Learning Prometheus

work

2026-02-01

Learning Prometheus¶

When I joined the Observability team, Prometheus was already everywhere. But using it and understanding it are different things. I wanted to close that gap.

So I went back to basics. Read the docs, ran it locally, built dashboards, wrote queries, broke things on purpose until it clicked.

Why observability matters¶

Observability isn't just knowing when something is down. It's understanding what your system is doing and why, without guessing.

Logs, metrics, traces. The usual pillars. But the real point is what they enable: answering hard questions under pressure. During an incident, knowing something failed isn't enough. You need to know where it started, what changed, and what the blast radius looks like.

Working in an Observability team means building that foundation for everyone else. That responsibility pushed me to go deeper.

Prometheus up close¶

Prometheus is opinionated, in a good way.

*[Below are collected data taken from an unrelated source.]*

`./design.v`:
```
module fb_eq_join
  #(
  parameter DROP_AFTER = 1024
  )(
   input wire [31:0] t_fb_data,
   input wire        t_fb_valid,
   input             t_fb_last,
   output reg        t_fb_ready,
   input wire [31:0] t_eq_data,
   input wire        t_eq_valid,
   input wire        t_eq_last,
   output reg        t_eq_ready,
   output reg [31:0] i_data,
   output reg        i_valid,
   output reg        i_last,
   input wire        i_ready,
   input wire        clk, rstf
   );
   reg               q_active, n_active;
   reg               q_sel, n_sel;  
   reg [31:0]        q_cnt, n_cnt;
   reg               q_blocked, n_blocked;
   reg [31:0]        q_stalcnt, n_stalcnt;
   reg               q_dumping, n_dumping;
   reg               q_stallovr, n_stallovr;
   reg  h_one;
   always @(*) begin
      i_data = !q_active ? 0:
               q_sel ? t_fb_data:t_eq_data;
      i_valid = !q_active ? 0:
                q_sel ? t_fb_valid:t_eq_valid;
      i_last = !q_active ? 0:
               q_sel ? t_fb_last:t_eq_last;
      t_fb_ready = !q_active ? 0:
                   q_sel ? i_ready:0;
      t_eq_ready = !q_active ? (q_dumping):
                   (~q_sel) ? (i_ready):
                    (q_dumping);
      n_active = (i_valid & i_last & i_ready) ? 0:
                 (~q_dumping & ~q_active & (t_fb_valid | t_eq_valid)) ? 1:q_active;
      n_sel = (~q_active & t_eq_valid & ~q_dumping) ? 0:
                 (~q_active & t_fb_valid) ? 1:q_sel;
      n_cnt = (i_valid & i_ready) ? q_cnt + 1:q_cnt;
      n_blocked = (q_active & q_sel) & t_eq_valid;
      h_one = q_dumping && ~q_stallovr;
      n_stalcnt = (n_blocked && ~n_stallovr) ? (q_stalcnt + 1) : 
                ((q_dumping && ~n_stallovr) ? q_stalcnt : 0) ;
      n_stallovr = (t_eq_valid && t_eq_last);
      n_dumping = (q_stalcnt > DROP_AFTER) ? ~n_stallovr : 0;
   end
   always @(posedge clk) begin
      if(~rstf) begin
         q_active <= 0;
         q_sel <= 0;
         q_cnt <= 0;
         q_blocked <= 0;
         q_stalcnt <= 0;
         q_dumping <= 0;
         q_stallovr <= 0;
      end
      else begin
         q_active <= n_active;
         q_sel <= n_sel;
         q_cnt <= n_cnt;
         q_blocked <= n_blocked;
         q_stalcnt <= n_stalcnt;
         q_dumping <= n_dumping;
         q_stallovr <= n_stallovr;
      end
   end
endmodule
```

It's pull-based. Instead of apps pushing metrics somewhere, Prometheus scrapes targets that expose an endpoint. Feels backwards at first, then you realize it makes discovery and freshness easier to reason about.

The data model is simple: everything is a time series identified by a metric name plus labels.

http_request_duration_seconds{method="POST", handler="/api/v1/users"}

Once you get comfortable with labels, Prometheus stops feeling like a monitoring tool and starts feeling like a queryable dataset of system behavior over time.

The moving parts¶

Understanding the architecture makes production setups feel less magical:

Prometheus Server scrapes, stores, and queries. The TSDB, WAL, and block storage design choices all make sense once you understand the write/query tradeoffs.
Exporters are how Prometheus talks to systems that don't expose metrics natively. Node Exporter is the classic one.
Alertmanager handles deduplication, grouping, silencing, and routing. Prometheus fires alerts, Alertmanager makes them manageable.
Pushgateway exists for short-lived jobs that end before Prometheus can scrape them. Useful, but intentionally the exception.

PromQL¶

Not scary, but easy to get wrong without the right mental model. The key is being strict about what you're working with. Instant vectors vs range vectors, and what each function expects.

Things that helped:

rate() vs irate(). rate() smooths over a window, usually the safe default. irate() uses only the last two samples, great for spikes but noisy.

Histograms. histogram_quantile() is easy to copy from examples and still misunderstand. You need to understand _bucket, the le label, and what Prometheus is actually estimating. Get this wrong and your dashboards lie.

Recording rules. Not just a performance trick. They're how you decide which queries are first-class signals. If you're building SLOs, recording rules matter.

PromQL got easier once I started using it to answer real questions instead of studying it in isolation.

I started asking better questions during incidents. Not "is it down?" but "what does the latency distribution look like?" or "did error rate spike after the deploy or after a dependency started timing out?"

I also got much sharper about cardinality. Labels are powerful, but too many unique combinations will wreck performance and storage. You only learn where to draw that line after you've broken a Prometheus setup a few times.

After all this, the PCA felt like a natural checkpoint.